Семь лет назад Вадеев впервые появился в поле зрения. В то время Алексин оставался на государственной службе, ходил на разнарядки, вел плановые расследования. Обычно ему доставались самые заурядные дела. Да и случай на туристической базе сначала показался банальным. Ревность, месть – вот частые объяснения подобных преступлений. Поначалу единственным свидетелем кровавой вакханалии являлся Вадеев. Позже в поле зрения попала Зуева, и события развернулись причудливым образом. Сам Алексин по уши увяз в тайну двоих, мимоходом способствовал отрицательной криминальной статистике. Позже разочаровался в деятельности официальных органов, стал частным детективом. И вновь появляется непотопляемая парочка.

Противно и стыдно сознавать свою невольную причастность к деятельности двух пройдох. Степан Михайлович в своих теоретических изысканиях вынужден всячески изворачиваться, чтобы только оправдаться в собственных глазах. Однако все построения выглядят неубедительными. Были преступления, а он являлся всего лишь наблюдателем развития событий, за молчаливое содействие получил от Вадеева вознаграждение. Черный чемоданчик хранится в могилке под полевыми цветами недалеко от сгоревшей Чертовки. Воспользоваться деньгами совесть не позволяет, пока есть свидетели его преступной халатности. Возможно, Зуева обратилась именно к нему, сознавая его зависимость и уязвимость, благодаря полученным деньгам. Своеобразный шантаж. И ничего у нее не получится, Алексин никогда не коснется денег, которых не заработал честным трудом.

Хуже того, он понимает, что всегда им симпатизировал. И подыгрывал? Не имеет права представитель Закона попадать под обаяние какой угодно зеленоглазой женщины, тем более – преступницы. А он попал под влияние? Роллан Быков не стеснялся признаваться в своей слабости перед талантливыми людьми. Слаб я! Ну и что!? – воскликнул великий артист в телепередаче. Вроде как само собой. Даже Людмила заметила ностальгический трепет Степана Михайловича при получении письма от Зуевой, но обернула все в шутку.
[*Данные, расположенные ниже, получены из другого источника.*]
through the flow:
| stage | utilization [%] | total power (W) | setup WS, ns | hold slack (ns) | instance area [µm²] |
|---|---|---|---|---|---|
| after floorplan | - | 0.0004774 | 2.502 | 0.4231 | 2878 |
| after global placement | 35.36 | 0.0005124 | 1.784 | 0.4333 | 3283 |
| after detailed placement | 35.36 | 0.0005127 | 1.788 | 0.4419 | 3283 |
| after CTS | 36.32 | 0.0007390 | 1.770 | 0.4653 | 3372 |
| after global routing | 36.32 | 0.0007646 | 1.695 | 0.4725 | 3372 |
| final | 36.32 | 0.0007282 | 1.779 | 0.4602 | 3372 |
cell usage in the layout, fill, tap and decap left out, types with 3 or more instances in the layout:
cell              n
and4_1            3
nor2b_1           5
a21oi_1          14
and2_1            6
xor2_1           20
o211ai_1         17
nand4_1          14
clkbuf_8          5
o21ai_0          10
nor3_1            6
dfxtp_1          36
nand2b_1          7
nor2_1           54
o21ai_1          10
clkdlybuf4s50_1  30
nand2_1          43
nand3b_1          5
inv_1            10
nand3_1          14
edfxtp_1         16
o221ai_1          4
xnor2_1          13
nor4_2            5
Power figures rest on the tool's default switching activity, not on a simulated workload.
<file path="/design/flow/run.sh">
#!/bin/bash
# OpenROAD 26Q1-2900-gdf79404cd8, Yosys 0.63+post, stock flow scripts
make -C /OpenROAD-flow-scripts/flow DESIGN_CONFIG=/design/flow/config.mk WORK_HOME=/design/flow/orfs finish
</file>
<file path="/design/flow/config.mk">
export PLATFORM = sky130hd
export DESIGN_NAME = displayPC
export DESIGN_NICKNAME = displayPC
export VERILOG_FILES = /design/flow/design.v
export SDC_FILE = /design/flow/constraint.sdc
export NUM_CORES = 4
export LEC_CHECK = 1
export CORE_AREA = 10 10 82 82
export DIE_AREA = 0 0 92 92
</file>
<file path="/design/flow/constraint.sdc">
current_design displayPC

set clk_period 1.7
set clk_io_pct 0.2

create_clock -name clk0 -period $clk_period

set non_clock_inputs [all_inputs -no_clocks]
set_input_delay [expr $clk_period * $clk_io_pct] -clock clk0 $non_clock_inputs
set_output_delay [expr $clk_period * $clk_io_pct] -clock clk0 [all_outputs]
</file>
<file path="/design/flow/design.v">
module displayPC(inputData,switchMode,disp3,disp2,disp1,disp0);
input [11:0] inputData;
input switchMode;
output  [6:0] disp3;
output  [6:0] disp2;
output  [6:0] disp1;
output  [6:0] disp0;
integer low0;
integer low1;
integer low2;
integer low3;
always@(*)
begin
low0=inputData[3:0];
low1=inputData[7:4];
low2=inputData[11:8];
low3=4'b0000;
end
	assign disp3=switchMode?7'b1000000:7'b1111111;
	assign disp2=switchMode?((low2==4'h0)?7'b1000000:
             (low2==4'h1)?7'b1111001:
             (low2==4'h2)?7'b0100100:
             (low2==4'h3)?7'b0110000:
             (low2==4'h4)?7'b0011001:
             (low2==4'h5)?7'b0010010:
             (low2==4'h6)?7'b0000010:
             (low2==4'h7)?7'b1111000:
             (low2==4'h8)?7'b0000000:
             (low2==4'h9)?7'b0010000:
				 (low2==4'hA)?7'b0001000:
	          (low2==4'hB)?7'b0000011:
       	    (low2==4'hC)?7'b1000110:
	          (low2==4'hD)?7'b0100001:
	          (low2==4'hE)?7'b0000110:
	          (low2==4'hF)?7'b0001110:7'b0):7'b1111111;
		assign disp1=switchMode?((low1==4'h0)?7'b1000000:
             (low1==4'h1)?7'b1111001:
             (low1==4'h2)?7'b0100100:
             (low1==4'h3)?7'b0110000:
             (low1==4'h4)?7'b0011001:
             (low1==4'h5)?7'b0010010:
             (low1==4'h6)?7'b0000010:
             (low1==4'h7)?7'b1111000:
             (low1==4'h8)?7'b0000000:
             (low1==4'h9)?7'b0010000:
	          (low1==4'hA)?7'b0001000:
	          (low1==4'hB)?7'b0000011:
       	    (low1==4'hC)?7'b1000110:
	          (low1==4'hD)?7'b0100001:
	          (low1==4'hE)?7'b0000110:
	          (low1==4'hF)?7'b0001110:7'b0):7'b1111111;
		assign disp0=switchMode?((low0==4'h0)?7'b1000000:
             (low0==4'h1)?7'b1111001:
             (low0==4'h2)?7'b0100100:
             (low0==4'h3)?7'b0110000:
             (low0==4'h4)?7'b0011001:
             (low0==4'h5)?7'b0010010:
             (low0==4'h6)?7'b0000010:
             (low0==4'h7)?7'b1111000:
             (low0==4'h8)?7'b0000000:
             (low0==4'h9)?7'b0010000:
				 (low0==4'hA)?7'b0001000:
	          (low0==4'hB)?7'b0000011:
       	    (low0==4'hC)?7'b1000110:
	          (low0==4'hD)?7'b0100001:
	          (low0==4'hE)?7'b0000110:
	          (low0==4'hF)?7'b0001110:7'b0):7'b1111111;
endmodule
</file>
[flow/design.v]
module Motion_Paddle2 (
    input clock,
    input reset,
    input paddle2_up,
    input paddle2_down,
    output reg [15:0] paddle2_Y
);
    parameter SCREEN_HEIGHT = 480;
    parameter PADDLE_HEIGHT = 80;
    always @(posedge clock or posedge reset)
	 begin
        if (reset) 
	         begin
            paddle2_Y <= SCREEN_HEIGHT / 2 - PADDLE_HEIGHT / 2;
            end 
        else 
	         begin
                 if (paddle2_up && (paddle2_Y < SCREEN_HEIGHT - PADDLE_HEIGHT)) 
				     begin
                 paddle2_Y <= paddle2_Y + 2;   
                 end
                 if (paddle2_down && (paddle2_Y > 0)) 
	              begin
                 paddle2_Y <= paddle2_Y - 2;   
                 end
             end
    end
endmodule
Чтобы не заклиниваться на самокопании, Алексин прыгнул с кровати, засеменил в ванную. Теперь каждый звук вызывает ассоциации из прошлого. Даже чихания и отплевывания крана напоминают чертыханья Клетчатого в лабиринтах Чертовки. Навязчивые образы мешают сосредоточиться на первостепенных делах, и раздраженный Степан Михайлович появляется на кухне как испытанном месте психологической разгрузки.

– Наверное, переспал, – скользнула взглядом по его лицу Людмила Николаевна.

Алексин отмахнулся, присел на край табуретки. Мирные хлопоты женщин и хлебный аромат блинов вытесняют неприятные воспоминания, и он позволяет себе улыбнуться. Жизнь представляется вполне благополучной.

– Только что размышлял об этих… как их…

– Ну и что?

– Не нравится мне все это… какая-то непреодолимая зависимость. Хочется жить светло, а мрак из прошлого портит настроение.

– Садись ближе к столу, и все пройдет.

Тая Гавриловна во всех дискуссиях сохраняет нейтралитет, но понимает состояние зятя. От нее ничто не ускользает в семейной жизни. Теперь хотела высказать свое мнение и ждала, когда выговорятся дети. Кажется, с поглощением блинов тема теряет свою остроту.

– Эх, ребятишки! – вздохнула она. – Как малые дети. Людям помочь надо. Намыкались бедные, вот и сейчас не знают, куда приткнуться… И душа за всех болит. Если бог прощает, нам ли гнушаться добрых дел.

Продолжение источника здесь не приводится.